▶ **Aim of the exercise**: Your answer should be one number, the count of lines in the data that hold "issue".

[Stored records]
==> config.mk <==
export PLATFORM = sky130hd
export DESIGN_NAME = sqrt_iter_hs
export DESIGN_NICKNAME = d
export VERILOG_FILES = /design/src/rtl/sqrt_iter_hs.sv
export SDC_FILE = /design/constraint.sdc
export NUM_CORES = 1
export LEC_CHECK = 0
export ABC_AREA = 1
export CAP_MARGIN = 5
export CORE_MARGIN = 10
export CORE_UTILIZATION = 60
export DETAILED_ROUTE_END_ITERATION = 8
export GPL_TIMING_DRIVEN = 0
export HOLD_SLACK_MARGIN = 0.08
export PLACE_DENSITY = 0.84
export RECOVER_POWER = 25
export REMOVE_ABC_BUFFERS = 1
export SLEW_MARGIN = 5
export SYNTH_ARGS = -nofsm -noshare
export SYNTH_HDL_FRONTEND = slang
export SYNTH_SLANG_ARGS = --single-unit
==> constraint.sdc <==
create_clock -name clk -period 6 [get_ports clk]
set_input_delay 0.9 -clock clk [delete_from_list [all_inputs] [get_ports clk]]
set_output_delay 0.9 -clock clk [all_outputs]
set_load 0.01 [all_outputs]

--

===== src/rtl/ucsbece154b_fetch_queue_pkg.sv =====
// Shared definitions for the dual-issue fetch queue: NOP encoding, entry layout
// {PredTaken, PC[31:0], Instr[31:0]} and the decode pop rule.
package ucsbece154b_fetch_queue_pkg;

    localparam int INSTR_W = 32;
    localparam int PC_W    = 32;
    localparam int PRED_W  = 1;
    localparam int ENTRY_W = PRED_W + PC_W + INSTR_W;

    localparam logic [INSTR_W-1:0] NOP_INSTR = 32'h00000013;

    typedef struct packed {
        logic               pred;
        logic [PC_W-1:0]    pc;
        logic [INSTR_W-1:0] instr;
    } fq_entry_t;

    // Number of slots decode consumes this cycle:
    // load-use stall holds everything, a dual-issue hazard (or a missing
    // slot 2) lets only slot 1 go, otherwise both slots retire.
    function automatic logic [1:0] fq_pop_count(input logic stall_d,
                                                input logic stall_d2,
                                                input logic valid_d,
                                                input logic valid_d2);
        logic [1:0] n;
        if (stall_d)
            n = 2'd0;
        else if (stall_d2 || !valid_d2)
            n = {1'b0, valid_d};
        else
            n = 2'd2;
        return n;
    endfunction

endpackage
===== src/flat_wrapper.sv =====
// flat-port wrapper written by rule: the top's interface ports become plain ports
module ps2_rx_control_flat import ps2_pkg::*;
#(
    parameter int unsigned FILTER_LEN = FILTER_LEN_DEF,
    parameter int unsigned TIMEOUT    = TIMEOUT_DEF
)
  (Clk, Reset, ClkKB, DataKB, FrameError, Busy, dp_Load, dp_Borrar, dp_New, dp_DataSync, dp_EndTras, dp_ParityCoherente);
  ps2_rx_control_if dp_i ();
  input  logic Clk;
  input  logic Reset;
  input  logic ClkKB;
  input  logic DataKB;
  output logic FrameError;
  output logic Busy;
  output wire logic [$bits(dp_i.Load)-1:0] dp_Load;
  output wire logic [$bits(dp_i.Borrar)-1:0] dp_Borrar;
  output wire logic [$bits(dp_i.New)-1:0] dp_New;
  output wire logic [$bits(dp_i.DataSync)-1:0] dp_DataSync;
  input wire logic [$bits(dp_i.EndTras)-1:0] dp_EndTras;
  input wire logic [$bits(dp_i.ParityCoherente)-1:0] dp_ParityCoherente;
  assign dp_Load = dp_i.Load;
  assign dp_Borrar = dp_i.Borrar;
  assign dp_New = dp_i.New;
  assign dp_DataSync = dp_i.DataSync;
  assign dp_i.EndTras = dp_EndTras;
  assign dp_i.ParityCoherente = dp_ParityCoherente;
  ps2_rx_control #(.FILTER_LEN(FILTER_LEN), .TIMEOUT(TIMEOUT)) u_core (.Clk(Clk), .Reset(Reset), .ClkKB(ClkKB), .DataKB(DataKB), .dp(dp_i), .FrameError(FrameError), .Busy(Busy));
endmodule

--

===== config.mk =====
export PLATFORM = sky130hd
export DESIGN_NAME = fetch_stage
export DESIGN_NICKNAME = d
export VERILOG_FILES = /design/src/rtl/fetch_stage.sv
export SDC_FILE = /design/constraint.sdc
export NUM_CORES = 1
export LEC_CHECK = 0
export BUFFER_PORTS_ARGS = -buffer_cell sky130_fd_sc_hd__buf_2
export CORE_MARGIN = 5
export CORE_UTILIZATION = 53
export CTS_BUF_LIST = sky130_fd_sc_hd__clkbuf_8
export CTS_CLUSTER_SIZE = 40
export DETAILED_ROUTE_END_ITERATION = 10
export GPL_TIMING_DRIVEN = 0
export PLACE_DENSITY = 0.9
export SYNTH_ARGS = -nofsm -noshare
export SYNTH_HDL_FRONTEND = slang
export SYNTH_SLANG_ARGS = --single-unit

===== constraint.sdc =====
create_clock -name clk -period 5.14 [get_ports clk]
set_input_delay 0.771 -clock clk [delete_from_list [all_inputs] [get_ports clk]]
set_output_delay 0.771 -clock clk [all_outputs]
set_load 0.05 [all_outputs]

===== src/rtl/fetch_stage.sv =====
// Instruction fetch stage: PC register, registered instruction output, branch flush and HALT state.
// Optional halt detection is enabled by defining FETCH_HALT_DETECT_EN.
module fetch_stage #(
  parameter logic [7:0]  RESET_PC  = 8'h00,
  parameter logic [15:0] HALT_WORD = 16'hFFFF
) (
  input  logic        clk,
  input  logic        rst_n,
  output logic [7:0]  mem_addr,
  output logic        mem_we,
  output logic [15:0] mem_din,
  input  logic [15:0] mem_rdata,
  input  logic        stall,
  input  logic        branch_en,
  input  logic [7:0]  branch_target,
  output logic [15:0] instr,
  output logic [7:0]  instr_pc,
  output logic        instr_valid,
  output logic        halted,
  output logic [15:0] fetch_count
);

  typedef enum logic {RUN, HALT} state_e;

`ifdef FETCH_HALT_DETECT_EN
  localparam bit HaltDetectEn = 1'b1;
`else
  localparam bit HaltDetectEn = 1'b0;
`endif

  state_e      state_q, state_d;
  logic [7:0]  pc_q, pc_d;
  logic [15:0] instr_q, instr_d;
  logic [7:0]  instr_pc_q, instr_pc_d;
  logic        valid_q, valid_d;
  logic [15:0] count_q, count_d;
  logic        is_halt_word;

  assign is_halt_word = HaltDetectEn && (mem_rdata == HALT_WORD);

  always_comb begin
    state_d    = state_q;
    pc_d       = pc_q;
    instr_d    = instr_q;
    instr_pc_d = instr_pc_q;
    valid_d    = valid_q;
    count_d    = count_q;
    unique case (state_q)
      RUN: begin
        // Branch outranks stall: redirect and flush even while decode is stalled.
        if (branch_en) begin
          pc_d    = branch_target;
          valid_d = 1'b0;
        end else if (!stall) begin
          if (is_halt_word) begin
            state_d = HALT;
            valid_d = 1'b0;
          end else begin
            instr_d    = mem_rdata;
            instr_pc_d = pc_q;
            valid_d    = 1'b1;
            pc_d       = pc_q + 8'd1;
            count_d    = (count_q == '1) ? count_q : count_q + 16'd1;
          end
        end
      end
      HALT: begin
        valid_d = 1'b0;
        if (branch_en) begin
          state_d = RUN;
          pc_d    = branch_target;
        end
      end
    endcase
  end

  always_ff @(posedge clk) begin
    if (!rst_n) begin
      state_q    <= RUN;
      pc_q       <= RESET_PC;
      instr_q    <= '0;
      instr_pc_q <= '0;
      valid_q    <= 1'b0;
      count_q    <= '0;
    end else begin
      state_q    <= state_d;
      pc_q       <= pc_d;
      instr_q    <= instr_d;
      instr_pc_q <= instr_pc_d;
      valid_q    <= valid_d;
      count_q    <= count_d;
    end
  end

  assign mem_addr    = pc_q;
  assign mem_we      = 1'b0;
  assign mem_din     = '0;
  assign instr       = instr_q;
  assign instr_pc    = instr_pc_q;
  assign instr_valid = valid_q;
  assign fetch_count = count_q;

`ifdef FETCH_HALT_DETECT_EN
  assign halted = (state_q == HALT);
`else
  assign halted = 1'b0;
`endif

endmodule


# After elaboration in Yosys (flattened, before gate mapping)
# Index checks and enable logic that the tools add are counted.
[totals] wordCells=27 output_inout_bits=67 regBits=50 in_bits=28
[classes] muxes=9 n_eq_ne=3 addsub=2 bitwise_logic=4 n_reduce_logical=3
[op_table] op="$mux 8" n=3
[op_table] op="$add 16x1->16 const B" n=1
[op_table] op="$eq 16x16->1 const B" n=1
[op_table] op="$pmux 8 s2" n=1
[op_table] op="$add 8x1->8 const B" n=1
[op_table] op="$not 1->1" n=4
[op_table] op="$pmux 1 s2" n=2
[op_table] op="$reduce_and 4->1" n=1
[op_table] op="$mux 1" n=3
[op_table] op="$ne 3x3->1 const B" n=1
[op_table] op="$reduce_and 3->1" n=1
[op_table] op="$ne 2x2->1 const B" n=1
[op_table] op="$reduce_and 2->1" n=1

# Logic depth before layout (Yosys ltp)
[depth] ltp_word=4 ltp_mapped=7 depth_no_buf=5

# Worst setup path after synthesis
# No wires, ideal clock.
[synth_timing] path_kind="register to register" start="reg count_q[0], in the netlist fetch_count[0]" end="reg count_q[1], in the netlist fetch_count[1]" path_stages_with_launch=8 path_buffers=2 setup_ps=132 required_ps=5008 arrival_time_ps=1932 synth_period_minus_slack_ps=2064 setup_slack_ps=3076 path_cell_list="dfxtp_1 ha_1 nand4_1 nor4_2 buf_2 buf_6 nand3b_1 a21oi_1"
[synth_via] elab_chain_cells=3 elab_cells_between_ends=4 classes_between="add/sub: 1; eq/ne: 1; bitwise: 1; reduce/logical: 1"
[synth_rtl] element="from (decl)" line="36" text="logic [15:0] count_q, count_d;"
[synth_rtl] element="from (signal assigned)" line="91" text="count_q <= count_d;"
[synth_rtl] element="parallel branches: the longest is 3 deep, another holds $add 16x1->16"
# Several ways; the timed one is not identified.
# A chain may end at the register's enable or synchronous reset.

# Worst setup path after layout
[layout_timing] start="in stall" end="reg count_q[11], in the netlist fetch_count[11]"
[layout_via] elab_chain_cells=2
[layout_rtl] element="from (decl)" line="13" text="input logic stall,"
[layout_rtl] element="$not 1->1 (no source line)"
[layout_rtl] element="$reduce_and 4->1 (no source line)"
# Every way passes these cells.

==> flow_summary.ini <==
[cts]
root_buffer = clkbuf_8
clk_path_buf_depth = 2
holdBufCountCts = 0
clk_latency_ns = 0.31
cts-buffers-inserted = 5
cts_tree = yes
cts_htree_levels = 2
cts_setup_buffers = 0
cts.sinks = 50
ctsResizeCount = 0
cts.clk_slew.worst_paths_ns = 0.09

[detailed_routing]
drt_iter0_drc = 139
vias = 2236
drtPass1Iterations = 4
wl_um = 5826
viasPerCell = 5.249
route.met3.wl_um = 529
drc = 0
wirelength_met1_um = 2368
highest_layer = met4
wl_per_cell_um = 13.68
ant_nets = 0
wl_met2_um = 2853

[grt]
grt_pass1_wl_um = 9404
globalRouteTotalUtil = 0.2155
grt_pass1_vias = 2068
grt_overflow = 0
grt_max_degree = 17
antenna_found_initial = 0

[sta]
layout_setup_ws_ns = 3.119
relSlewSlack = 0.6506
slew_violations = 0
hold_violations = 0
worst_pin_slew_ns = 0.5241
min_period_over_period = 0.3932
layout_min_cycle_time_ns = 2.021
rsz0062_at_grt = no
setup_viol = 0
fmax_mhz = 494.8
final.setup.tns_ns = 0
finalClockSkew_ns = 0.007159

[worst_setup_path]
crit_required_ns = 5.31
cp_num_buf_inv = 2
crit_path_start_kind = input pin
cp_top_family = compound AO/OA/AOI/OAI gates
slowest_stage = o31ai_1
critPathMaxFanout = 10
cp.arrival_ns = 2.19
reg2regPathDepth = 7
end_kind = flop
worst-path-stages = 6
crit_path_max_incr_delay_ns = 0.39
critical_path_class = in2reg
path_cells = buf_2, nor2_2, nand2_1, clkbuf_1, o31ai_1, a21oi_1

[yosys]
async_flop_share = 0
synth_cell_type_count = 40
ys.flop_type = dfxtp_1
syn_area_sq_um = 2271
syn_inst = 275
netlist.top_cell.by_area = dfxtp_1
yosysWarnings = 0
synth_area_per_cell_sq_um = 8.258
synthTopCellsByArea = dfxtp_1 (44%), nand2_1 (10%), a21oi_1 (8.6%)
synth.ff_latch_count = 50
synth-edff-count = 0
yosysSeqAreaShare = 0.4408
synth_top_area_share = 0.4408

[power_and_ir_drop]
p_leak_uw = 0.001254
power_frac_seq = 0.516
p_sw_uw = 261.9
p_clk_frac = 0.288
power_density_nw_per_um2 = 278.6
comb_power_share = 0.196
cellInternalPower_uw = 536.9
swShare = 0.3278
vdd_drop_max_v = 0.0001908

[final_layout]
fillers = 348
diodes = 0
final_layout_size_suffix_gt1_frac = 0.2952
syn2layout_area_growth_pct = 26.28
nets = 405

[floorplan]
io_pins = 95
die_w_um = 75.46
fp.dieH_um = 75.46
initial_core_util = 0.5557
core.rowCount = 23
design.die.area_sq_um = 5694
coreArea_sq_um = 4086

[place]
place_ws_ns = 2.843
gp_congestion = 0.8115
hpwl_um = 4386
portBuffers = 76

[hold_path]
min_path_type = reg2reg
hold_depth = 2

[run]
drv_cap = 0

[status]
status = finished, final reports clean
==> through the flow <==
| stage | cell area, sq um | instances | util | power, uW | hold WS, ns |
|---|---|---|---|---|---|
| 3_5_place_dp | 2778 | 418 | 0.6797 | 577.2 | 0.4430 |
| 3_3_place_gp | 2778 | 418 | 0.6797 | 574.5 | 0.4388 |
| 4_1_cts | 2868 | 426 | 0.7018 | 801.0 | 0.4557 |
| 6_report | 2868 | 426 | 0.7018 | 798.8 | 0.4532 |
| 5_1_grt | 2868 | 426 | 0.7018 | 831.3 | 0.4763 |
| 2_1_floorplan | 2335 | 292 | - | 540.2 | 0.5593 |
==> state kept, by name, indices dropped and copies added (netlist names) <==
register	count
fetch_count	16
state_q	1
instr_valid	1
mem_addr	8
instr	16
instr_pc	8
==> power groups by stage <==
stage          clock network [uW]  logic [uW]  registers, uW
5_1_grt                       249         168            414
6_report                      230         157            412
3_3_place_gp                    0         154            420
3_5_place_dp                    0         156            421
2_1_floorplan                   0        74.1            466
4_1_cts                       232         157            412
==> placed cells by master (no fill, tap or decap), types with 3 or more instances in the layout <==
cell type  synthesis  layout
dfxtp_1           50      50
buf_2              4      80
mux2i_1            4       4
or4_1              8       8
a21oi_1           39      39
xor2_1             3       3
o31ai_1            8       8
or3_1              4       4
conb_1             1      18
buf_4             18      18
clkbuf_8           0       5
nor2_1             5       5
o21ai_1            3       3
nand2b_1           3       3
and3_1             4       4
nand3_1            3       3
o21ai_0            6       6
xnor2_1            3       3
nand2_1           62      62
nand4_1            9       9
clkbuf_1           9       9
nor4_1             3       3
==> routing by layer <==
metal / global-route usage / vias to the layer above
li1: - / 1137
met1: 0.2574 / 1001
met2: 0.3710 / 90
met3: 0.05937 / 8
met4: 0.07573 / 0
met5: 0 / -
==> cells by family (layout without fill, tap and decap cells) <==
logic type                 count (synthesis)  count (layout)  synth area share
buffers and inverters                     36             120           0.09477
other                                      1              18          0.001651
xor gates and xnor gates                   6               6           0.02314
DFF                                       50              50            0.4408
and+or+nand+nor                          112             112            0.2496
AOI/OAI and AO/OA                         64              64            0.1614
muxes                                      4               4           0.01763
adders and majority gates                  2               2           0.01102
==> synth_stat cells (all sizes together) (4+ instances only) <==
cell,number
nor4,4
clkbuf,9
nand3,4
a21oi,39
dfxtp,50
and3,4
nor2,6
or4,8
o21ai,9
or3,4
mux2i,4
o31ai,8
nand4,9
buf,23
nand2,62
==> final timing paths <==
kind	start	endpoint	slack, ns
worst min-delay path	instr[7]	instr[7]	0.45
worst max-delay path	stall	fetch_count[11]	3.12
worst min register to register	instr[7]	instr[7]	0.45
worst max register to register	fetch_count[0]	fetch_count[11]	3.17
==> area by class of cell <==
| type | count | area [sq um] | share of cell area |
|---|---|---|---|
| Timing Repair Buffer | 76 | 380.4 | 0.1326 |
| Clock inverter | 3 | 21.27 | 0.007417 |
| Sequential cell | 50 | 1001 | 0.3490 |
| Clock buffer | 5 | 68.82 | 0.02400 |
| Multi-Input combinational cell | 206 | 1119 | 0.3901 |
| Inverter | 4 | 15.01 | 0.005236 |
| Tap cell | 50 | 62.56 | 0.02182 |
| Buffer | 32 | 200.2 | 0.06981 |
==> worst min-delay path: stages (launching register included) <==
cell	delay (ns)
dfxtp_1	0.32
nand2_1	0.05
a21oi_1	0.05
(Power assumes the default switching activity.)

▶ **Output below**: 2